EXERCISE:
State how many lines in the entries below contain "paths". Write nothing but the number.
EXERCISE DATA below:
===== src/rtl/hazard_pkg.sv =====
// Shared types for the hazard/forwarding unit: operand-mux select codes and
// the per-stage destination tag carried down the EX/MEM/WB shadow pipeline.
package hazard_pkg;
    localparam int REG_ADDR_W = 5;

    typedef enum logic [1:0] {
        FWD_REGFILE = 2'b00,
        FWD_WB      = 2'b01,
        FWD_MEM     = 2'b10
    } fwd_sel_t;

    typedef struct packed {
        logic                  valid;
        logic [REG_ADDR_W-1:0] rd;
        logic                  reg_write;
        logic                  mem_read;
    } stage_tag_t;
endpackage


===== src/rtl/fwd_select.sv =====
// Picks the bypass source for one EX operand from the MEM/WB destination tags.
module fwd_select
    import hazard_pkg::*;
(
    input  logic                  ex_valid_in,
    input  logic [REG_ADDR_W-1:0] src_in,
    input  stage_tag_t            mem_tag_in,
    input  stage_tag_t            wb_tag_in,
    output fwd_sel_t              sel_out
);
    // WB forwards loads and ALU results alike, so its mem_read bit is not needed.
    logic unused_wb_load;
    assign unused_wb_load = wb_tag_in.mem_read;

    always_comb begin
        sel_out = FWD_REGFILE;
        if (!ex_valid_in) begin
            sel_out = FWD_REGFILE;
        end else if (mem_tag_in.valid && mem_tag_in.reg_write && !mem_tag_in.mem_read &&
                     mem_tag_in.rd != '0 && mem_tag_in.rd == src_in) begin
            sel_out = FWD_MEM;
        end else if (wb_tag_in.valid && wb_tag_in.reg_write &&
                     wb_tag_in.rd != '0 && wb_tag_in.rd == src_in) begin
            sel_out = FWD_WB;
        end
    end
endmodule


===== src/rtl/hazard_forward_unit.sv =====
// Shadow tag pipeline for EX/MEM/WB: drives EX operand-mux selects, the
// load-use stall toward IF/ID and a saturating stall-cycle counter.
module hazard_forward_unit #(
    parameter int REG_ADDR_W = hazard_pkg::REG_ADDR_W,
    parameter int PERF_W     = 32
) (
    input  logic                  clk_in,
    input  logic                  rst_in,
    input  logic                  id_valid_in,
    input  logic [REG_ADDR_W-1:0] id_rs1_in,
    input  logic [REG_ADDR_W-1:0] id_rs2_in,
    input  logic [REG_ADDR_W-1:0] id_rd_in,
    input  logic                  id_reg_write_in,
    input  logic                  id_mem_read_in,
    input  logic                  flush_in,
    input  logic                  freeze_in,
    output logic [1:0]            fwd_a_sel_out,
    output logic [1:0]            fwd_b_sel_out,
    output logic                  stall_out,
    output logic                  ex_valid_out,
    output logic [PERF_W-1:0]     stall_count_out
);
    import hazard_pkg::stage_tag_t;
    import hazard_pkg::fwd_sel_t;

    stage_tag_t            ex_tag_q, ex_tag_d;
    stage_tag_t            mem_tag_q, mem_tag_d;
    stage_tag_t            wb_tag_q, wb_tag_d;
    logic [REG_ADDR_W-1:0] ex_rs1_q, ex_rs1_d;
    logic [REG_ADDR_W-1:0] ex_rs2_q, ex_rs2_d;
    logic [PERF_W-1:0]     cnt_q, cnt_d;
    fwd_sel_t              fwd_a, fwd_b;
    logic                  stall;

    // rs2 is compared even when unused; the occasional extra stall is harmless.
    assign stall = id_valid_in && ex_tag_q.valid && ex_tag_q.mem_read && ex_tag_q.reg_write &&
                   ex_tag_q.rd != '0 && (ex_tag_q.rd == id_rs1_in || ex_tag_q.rd == id_rs2_in);

    always_comb begin
        ex_tag_d  = ex_tag_q;
        ex_rs1_d  = ex_rs1_q;
        ex_rs2_d  = ex_rs2_q;
        mem_tag_d = mem_tag_q;
        wb_tag_d  = wb_tag_q;
        cnt_d     = cnt_q;
        if (!freeze_in) begin
            wb_tag_d  = mem_tag_q;
            mem_tag_d = ex_tag_q;
            if (flush_in || stall || !id_valid_in) begin
                ex_tag_d = '0;
                ex_rs1_d = '0;
                ex_rs2_d = '0;
            end else begin
                ex_tag_d.valid     = 1'b1;
                ex_tag_d.rd        = id_rd_in;
                ex_tag_d.reg_write = id_reg_write_in;
                ex_tag_d.mem_read  = id_mem_read_in;
                ex_rs1_d           = id_rs1_in;
                ex_rs2_d           = id_rs2_in;
            end
            if (stall && !flush_in && cnt_q != '1)
                cnt_d = cnt_q + PERF_W'(1);
        end
    end

    always_ff @(posedge clk_in or posedge rst_in) begin
        if (rst_in) begin
            ex_tag_q  <= '0;
            ex_rs1_q  <= '0;
            ex_rs2_q  <= '0;
            mem_tag_q <= '0;
            wb_tag_q  <= '0;
            cnt_q     <= '0;
        end else begin
            ex_tag_q  <= ex_tag_d;
            ex_rs1_q  <= ex_rs1_d;
            ex_rs2_q  <= ex_rs2_d;
            mem_tag_q <= mem_tag_d;
            wb_tag_q  <= wb_tag_d;
            cnt_q     <= cnt_d;
        end
    end

    fwd_select u_fwd_a (
        .ex_valid_in (ex_tag_q.valid),
        .src_in      (ex_rs1_q),
        .mem_tag_in  (mem_tag_q),
        .wb_tag_in   (wb_tag_q),
        .sel_out     (fwd_a)
    );

    fwd_select u_fwd_b (
        .ex_valid_in (ex_tag_q.valid),
        .src_in      (ex_rs2_q),
        .mem_tag_in  (mem_tag_q),
        .wb_tag_in   (wb_tag_q),
        .sel_out     (fwd_b)
    );

    assign fwd_a_sel_out   = fwd_a;
    assign fwd_b_sel_out   = fwd_b;
    assign stall_out       = stall;
    assign ex_valid_out    = ex_tag_q.valid;
    assign stall_count_out = cnt_q;

    // The load-use stall keeps a load at least two slots ahead of its consumer.
    a_no_load_in_mem_hit: assert property (@(posedge clk_in) disable iff (rst_in)
        !(ex_tag_q.valid && mem_tag_q.valid && mem_tag_q.reg_write && mem_tag_q.mem_read &&
          mem_tag_q.rd != '0 && (mem_tag_q.rd == ex_rs1_q || mem_tag_q.rd == ex_rs2_q)));
endmodule

===== config.mk =====
export PLATFORM = sky130hd
export DESIGN_NAME = hazard_forward_unit
export DESIGN_NICKNAME = d
export VERILOG_FILES = /design/src/rtl/hazard_pkg.sv /design/src/rtl/fwd_select.sv /design/src/rtl/hazard_forward_unit.sv
export SDC_FILE = /design/constraint.sdc
export NUM_CORES = 1
export LEC_CHECK = 0
export CAP_MARGIN = 25
export CORE_MARGIN = 10
export CORE_UTILIZATION = 31
export CTS_CLUSTER_SIZE = 12
export DETAILED_ROUTE_END_ITERATION = 10
export SYNTH_ARGS = -nofsm -noshare
export SYNTH_HDL_FRONTEND = slang
export SYNTH_HIERARCHICAL = 1
export SYNTH_SLANG_ARGS = --single-unit

===== constraint.sdc =====
create_clock -name clk_in -period 5.5 [get_ports clk_in]
set_input_delay 0.55 -clock clk_in [delete_from_list [all_inputs] [get_ports clk_in]]
set_output_delay 0.55 -clock clk_in [all_outputs]
set_load 0.005 [all_outputs]

# Word level (Yosys, flattened, before mapping)
# Cells that the tools add are included.
[classes] n_bitwise=1 n_eq_ne=7 n_mux=9 reduce_logical=26 n_addsub=1
[op_table] operator="$add A32 B1 Y32 const B" count=1
[op_table] operator="$ne A32 B32 Y1 const B" count=1
[op_table] operator="$eq A5 B5 Y1" count=6
[op_table] operator="$logic_and A1 B1 Y1" count=16
[op_table] operator="$reduce_bool A5 Y1" count=3
[op_table] operator="$mux W5" count=2
[op_table] operator="$mux W2" count=4
[op_table] operator="$mux W8" count=1
[op_table] operator="$logic_not A1 Y1" count=3
[op_table] operator="$logic_or A1 B1 Y1" count=3
[op_table] operator="$mux W1" count=2
[op_table] operator="$reduce_and A2 Y1" count=1
[op_table] operator="$not A1 Y1" count=1
[totals] output_inout_bits=38 ff_bits=65 word_cells=58

# Longest topological paths before layout
# Gate-level depths: netlist of the first run.
[logic_depth] depth_word=8 depth_mapped=8 ltp_nobuf=7

# Cells and area by module
# The synthesis of the first run kept the hierarchy.
[modules_own_cells] module="hazard_forward_unit" area_per_inst_um2=3056.7 n_inst=1 cells_each=253
[modules_own_cells] module="fwd_select" area_per_inst_um2=167.7 n_inst=2 cells_each=24

# Least setup slack after synthesis of the first run
# No wires, ideal clock.
[synth_path] path_type="register to output" from="register mem_tag_q[3] (netlist name)" to="output port fwd_a_sel_out[0]" required_ns=4.950 path_stages_with_launch=5 t_arrival_ns=1.387 slack_ns=3.563 cell_sequence="dfrtp_1 > or4_1 > a21oi_1 > nor3_1 > nor4_2"
[synth_via] elab_chain_len=5
[synth_rtl] element="from (decl)" line_no="hazard_forward_unit.sv:27" text="stage_tag_t mem_tag_q, mem_tag_d;"
[synth_rtl] element="from (signal assigned)" line_no="hazard_forward_unit.sv:78" text="mem_tag_q <= mem_tag_d;"
[synth_rtl] element="$reduce_bool A5 Y1" line_no="fwd_select.sv:20" text="mem_tag_in.rd != '0 && mem_tag_in.rd == src_in) begin"
[synth_rtl] element="$logic_and A1 B1 Y1" line_no="fwd_select.sv:19" text="end else if (mem_tag_in.valid && mem_tag_in.reg_write && !mem_tag_in.mem_read &&"
[synth_rtl] element="$logic_and A1 B1 Y1 *" line_no="fwd_select.sv:20"
[synth_rtl] element="$mux W2 *" line_no="fwd_select.sv:19"
[synth_rtl] element="$mux W2 *" line_no="fwd_select.sv:17" text="if (!ex_valid_in) begin"
[synth_rtl] element="to (decl)" line_no="hazard_forward_unit.sv:17" text="output logic [1:0] fwd_a_sel_out,"
# Mark *: on every way between the ends. The rest lies on a longest branch, timed or not.

# Worst setup path in the final report of the first run
[layout_path] from="input port id_rs2_in[4]" to="output port stall_out"
[layout_via] elab_chain_len=3
[layout_rtl] element="from (decl)" line_no="hazard_forward_unit.sv:11" text="input logic [REG_ADDR_W-1:0] id_rs2_in,"
[layout_rtl] element="$eq A5 B5 Y1" line_no="hazard_forward_unit.sv:37" text="ex_tag_q.rd != '0 && (ex_tag_q.rd == id_rs1_in || ex_tag_q.rd == id_rs2_in);"
[layout_rtl] element="$logic_or A1 B1 Y1" line_no="hazard_forward_unit.sv:37"
[layout_rtl] element="$logic_and A1 B1 Y1" line_no="hazard_forward_unit.sv:37"
[layout_rtl] element="to (decl)" line_no="hazard_forward_unit.sv:19" text="output logic stall_out,"
# No other way between the ends.

==> metrics.md, run 1 <==
| Metric | Value |
|---|---|
| Maximum fanout along the worst path | `13` |
| GRT Residual Overflow | `0` |
| Number of nets in the layout | `384` |
| Reg2Reg Launch Point | `ex_tag_q[6]` |
| GRT met1 Usage | `0.148` |
| Capture point of the worst reg-to-reg path | `stall_count_out[1]` |
| Tcrit/Tclk final | `0.585` |
| Leakage component of the power | `1.78 nW` |
| Top delay family on crit path | `buffers and inverters` |
| Antenna viol nets, final | `0` |
| Max Root-Sink Buffers | `2` |
| Area added between synthesis and finish | `27.2%` |
| DIE WIDTH | `124 um` |
| Pin count of the biggest net entering global routing | `66` |
| Largest stage delay on the critical path | `0.61 ns` |
| Final antenna diode count | `0` |
| Synthesized cell area | `3360 um2` |
| Average vias per placed instance | `5.21` |
| Most utilized layer in the global route result | `met2` |
| Start point of the critical path | `id_rs2_in[4]` |
| CP Data Arrival Time | `2.67 ns` |
| Number of warnings reported in the yosys synthesis log | `6` |
| Hold Path Class | `flop to flop` |
| Final estimated routing congestion in global placement | `0.878` |
| Total power density per cell area | `246 nW/um2` |
| Number of global-route vias before repair | `2728` |
| Die Outline Area | `15400 um2` |
| Clock insertion delay at the later pin of the skew report | `0.34 ns` |
| Hold Buf Count CTS | `0` |
| Setup Buffers After CTS | `0` |
| Num CTS Buffers | `9` |
| Overall track demand over capacity in global routing | `0.120` |
| Post-Syn Area per Cell | `11.2 um2` |
| Met2 layer usage reported by global route | `0.194` |
| Worst hold-check slack | `0.501 ns` |
| Final Setup Violations | `0` |
| Overall power of the completed layout | `1.05 mW` |
| Critical Path Most Common Cell | `clkdlybuf4s50_1` |
| Number of remaining DRC errors | `0` |
| Storage element area | `1630 um2` |
| Net Count, Synth | `322` |
| Setup repair after global routing missed its margin | `false` |
| Chain of cells forming the critical path | `clkdlybuf4s50_1 -> xnor2_1 -> nand3_1 -> o22ai_2 -> nand2_2 -> inv_1 -> clkdlybuf4s50_1` |
| Total count of hold-check failures in the final report | `0` |
| DR WL/cell | `17.9 um` |
| Type of element launching the critical path | `primary input` |
| H-Tree Depth | `3` |
| R2R cell count | `7` |
| Final wirelength | `9010 um` |
| Endpoint required time on the critical path | `4.95 ns` |
| Util after Layout | `0.410` |
| Placed insts | `486` |
| Clock tree from TritonCTS | `done` |
| Slew at the pin closest to its max-slew limit | `0.847 ns` |
| Clock-pin slew on the worst setup and hold paths | `0.07 ns` |
| FP Rows | `37` |
| Post-Syn Instances | `299` |
| VDD IR-drop max | `0.104 mV` |
| Normalized max-slew margin | `0.435` |
| Wire length of the first global-routing pass | `14600 um` |
| Final Max Slew Viols | `0` |
| Area inside the core boundary | `10400 um2` |
| Grt met3 use | `0.0434` |
| Gates resized, CTS repair | `0` |
| Critical path depth | `7` |
| Top achievable clock speed | `311 MHz` |
| Buffers plus inverters on the worst setup path | `3` |
| DP Wirelength | `6310 um` |
| Fillcell total | `1019` |
| Slowest-stage cell, CP | `clkdlybuf4s50_1` |
| Setup Total Neg Slack | `0 ns` |
| Critical Path End Type | `primary output` |
| Count of clock tree sinks | `65` |
| Drt first pass iters | `4` |
| Worst reg-to-reg setup slack | `3.27 ns` |
| Clock Skews | `0.0172 ns` |
| Type of the worst setup path | `primary input to primary output` |
| Count of max-cap constraint violations | `0` |
| Starting utilization of the core area | `0.322` |
| Antenna violations before repair | `0` |
| Number of cells in the finished layout apart from fillers | `502` |
| Die Ht | `124 um` |
| Fraction of layout cells with a size suffix above 1 | `0.134` |
| Buffer cell driving the clock tree root | `clkbuf_8` |
| DRC marker count from the first detailed-route iteration | `143` |
| Via count of the routed design | `2615` |
| Time the final worst path needs with I/O delays and setup | `3.22 ns` |
| Multi-input gate area in the final layout | `1620 um2` |
| Count of input and output buffers | `59` |
| Setup crit end | `stall_out` |
| Number of ports placed on the die boundary | `60` |
| Status | `finished, final reports clean` |
[how the worst min path moves through the flow]
stage                         from                   to  slack [ns]  depth (start not counted)
6_report        stall_count_out[9]   stall_count_out[9]        0.50                          1
5_1_grt         stall_count_out[9]   stall_count_out[9]        0.52                          1
4_1_cts         stall_count_out[9]   stall_count_out[9]        0.50                          1
3_5_place_dp   stall_count_out[14]  stall_count_out[14]        0.49                          1
3_3_place_gp    stall_count_out[9]   stall_count_out[9]        0.48                          1
2_1_floorplan  stall_count_out[14]  stall_count_out[14]        0.48                          1
[cells in the final DEF, fill, tap and decap left out, types with 4 or more instances in the layout]
master and instances:
dfrtp_1 65, clkdlybuf4s50_1 59, xnor2_1 45, nand3_1 23, nand4_1 19, a22o_1 17
mux2_2 15, clkbuf_8 12, nand2_1 9, nor2_1 9, nor3_1 9, and3_1 9
inv_1 9, xor2_1 7, nor4_1 6, a21oi_1 5, or4_1 4
[sequential cells by signal (all words and copies together), names as in the netlist]
signal / flops
stall_count_out: 32
wb_tag_q: 7
ex_valid_out: 1
mem_tag_q: 8
ex_tag_q: 7
ex_rs2_q: 5
ex_rs1_q: 5
[metal layers]
metal / share of wire / vias up
li1: - / 1223
met1: 0.44 / 1316
met2: 0.50 / 72
met3: 0.056 / 4
met4: 0.0067 / 0
met5: 0 / -
[stage by stage]
| step | setup slack [ns] | instance area [um2] |
|---|---|---|
| 2_1_floorplan | 3.32 | 3360 |
| 3_3_place_gp | 2.34 | 4060 |
| 3_5_place_dp | 2.31 | 4060 |
| 4_1_cts | 2.29 | 4270 |
| 5_1_grt | 2.13 | 4270 |
| 6_report | 2.28 | 4270 |
[report_power, final]
| group | internal [mW] | switching [mW] | leakage, nW | total [mW] |
|---|---|---|---|---|
| logic | 0.0548 | 0.0456 | 0.785 | 0.100 |
| clock network | 0.247 | 0.181 | 0.107 | 0.428 |
| registers | 0.495 | 0.0257 | 0.891 | 0.521 |
[cell type report]
class	instances	area share
Tap cell	136	0.0399
Clock buffer	14	0.0404
Timing Repair Buffer	61	0.142
Sequential cell	65	0.381
Multi-Input combinational cell	214	0.380
Clock inverter	2	0.00821
Inverter	10	0.00879
No activity file was read; power rests on OpenSTA's default activity.
==> inputs of run 2 (changes only) <==
==> constraint.sdc (replaced) <==
create_clock -name clk_in -period 3 [get_ports clk_in]
set_input_delay 0.3 -clock clk_in [delete_from_list [all_inputs] [get_ports clk_in]]
set_output_delay 0.3 -clock clk_in [all_outputs]
set_load 0.005 [all_outputs]
==> run 2 against run 1 <==
Non-clock buffer count is 1 higher. Count of clock-buffer cells in the layout decreased by 2. Sequential share of layout area is 0.20 points lower. Critical endpoint is now fwd_b_sel_out[0]. Clock power up 89%. Via count down 1.9%. Die area stayed put. Largest cell class unchanged. Highest routed layer unchanged. Wire length decreased by 2.3%. Clock skew down 0.013 ns. Register-to-register slack got worse by 2.5 ns. Sequential power rose by 83%. Sequential cell count stayed put.
==> metrics.md, run 2 (same netlist as run 1, synthesis figures left out) <==
| Metric | Value |
|---|---|
| Status | `finished, final reports clean` |
| Largest stage delay on the critical path | `0.54 ns (-0.07 ns)` |
| Antenna viol nets, final | `0 (unchanged)` |
| CP Data Arrival Time | `2.38 ns (-0.29 ns)` |
| R2R cell count | `6 (-1)` |
| FP Rows | `37 (unchanged)` |
| Clock tree from TritonCTS | `done` |
| Critical Path End Type | `primary output` |
| Hold Buf Count CTS | `0 (unchanged)` |
| Clock Skews | `0.00441 ns (-0.0127 ns)` |
| Total count of hold-check failures in the final report | `0 (unchanged)` |
| Area inside the core boundary | `10400 um2 (unchanged)` |
| Max Root-Sink Buffers | `2 (unchanged)` |
| Starting utilization of the core area | `0.322 (unchanged)` |
| GRT Residual Overflow | `0 (unchanged)` |
| Hold Path Class | `primary input to asynchronous set/reset pin` |
| Reg2Reg Launch Point | `stall_count_out[12]` |
| Die Outline Area | `15400 um2 (unchanged)` |
| Die Ht | `124 um (unchanged)` |
| Number of global-route vias before repair | `2716 (-0.44%)` |
| Tcrit/Tclk final | `0.892` |
| Buffers plus inverters on the worst setup path | `1 (-2)` |
| Capture point of the worst reg-to-reg path | `stall_count_out[1]` |
| Overall power of the completed layout | `1.94 mW (+85%)` |
| Setup Buffers After CTS | `0 (unchanged)` |
| Drt first pass iters | `4 (unchanged)` |
| Maximum fanout along the worst path | `6 (-7)` |
| Slew at the pin closest to its max-slew limit | `0.749 ns (-0.0983 ns)` |
| Final estimated routing congestion in global placement | `0.885 (+0.81%)` |
| Total power density per cell area | `453 nW/um2 (+84%)` |
| Count of input and output buffers | `59 (unchanged)` |
| Final Max Slew Viols | `0 (unchanged)` |
| Overall track demand over capacity in global routing | `0.120 (about the same)` |
| Chain of cells forming the critical path | `or4_1 -> a21oi_1 -> nor3_1 -> nor4_2 -> clkdlybuf4s50_1` |
| Setup Total Neg Slack | `0 ns (unchanged)` |
| Clock insertion delay at the later pin of the skew report | `0.33 ns (about the same)` |
| VDD IR-drop max | `0.273 mV (+160%)` |
| Number of remaining DRC errors | `0 (unchanged)` |
| Setup repair after global routing missed its margin | `false` |
| Top library cells by usage in the layout, fill and taps aside | `65 x dfrtp_1, 59 x clkdlybuf4s50_1, 45 x xnor2_1` |
| Clock-pin slew on the worst setup and hold paths | `0.07 ns (about the same)` |
| Endpoint required time on the critical path | `2.70 ns (-2.25 ns)` |
| Final Setup Violations | `0 (unchanged)` |
| DR WL/cell | `17.5 um (-2.3%)` |
| Type of the worst setup path | `flop to primary output` |
| Count of max-cap constraint violations | `0 (unchanged)` |
| Top achievable clock speed | `374 MHz` |
| Type of element launching the critical path | `flop` |
| Leakage component of the power | `1.79 nW (+0.55%)` |
| DP Wirelength | `6290 um (-0.29%)` |
| DRC marker count from the first detailed-route iteration | `149 (+4.2%)` |
| Via count of the routed design | `2565 (-1.9%)` |
| Worst hold-check slack | `0.351 ns (-0.151 ns)` |
| Leading cell type in the layout, fill and taps excluded | `dfrtp_1` |
| H-Tree Depth | `3 (unchanged)` |
| Average vias per placed instance | `5.11 (-1.9%)` |
| Num CTS Buffers | `9 (unchanged)` |
| Worst reg-to-reg setup slack | `0.82 ns (-2.45 ns)` |
| Buffer cell driving the clock tree root | `clkbuf_8` |
| Number of nets in the layout | `385 (+0.26%)` |
| Wire length of the first global-routing pass | `14500 um (-0.43%)` |
| Time the final worst path needs with I/O delays and setup | `2.68 ns` |
| Area added between synthesis and finish | `27.9%` |
| Pin count of the biggest net entering global routing | `42 (-36%)` |
| Final antenna diode count | `0 (unchanged)` |
| Util after Layout | `0.412 (+0.00216)` |
| Antenna violations before repair | `0 (unchanged)` |
| Normalized max-slew margin | `0.501 (+0.0655)` |
| Gates resized, CTS repair | `0 (unchanged)` |
| Slowest-stage cell, CP | `clkdlybuf4s50_1` |
| Count of clock tree sinks | `65 (unchanged)` |
| Number of ports placed on the die boundary | `60 (unchanged)` |
| Final wirelength | `8800 um (-2.3%)` |
| Top delay family on crit path | `simple AND/OR/NAND/NOR gates` |
| Largest register FFs | `32 (unchanged)` |
| DIE WIDTH | `124 um (unchanged)` |
| Fraction of layout cells with a size suffix above 1 | `0.134 (unchanged)` |
-- run 2: cell type report --
cell class / count / area (um2)
fill: 1022 / 6120
sequential: 65 / 1630
multi-input combinational: 214 / 1620
timing repair buffer: 62 / 626
tap: 136 / 170
clock buffer: 12 / 145
clock inverter: 3 / 65.1
inverter: 10 / 37.5
-- run 2: worst register-to-register path, cell delays in order (launching register included) --
cell and delay (ns):
dfrtp_1 0.44, and3_1 0.23, nand2_1 0.17, nor4_4 0.40, nand2b_2 0.28, nand3_1 0.21, mux2_1 0.33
End of EXERCISE DATA.
TASK SOLUTION:
3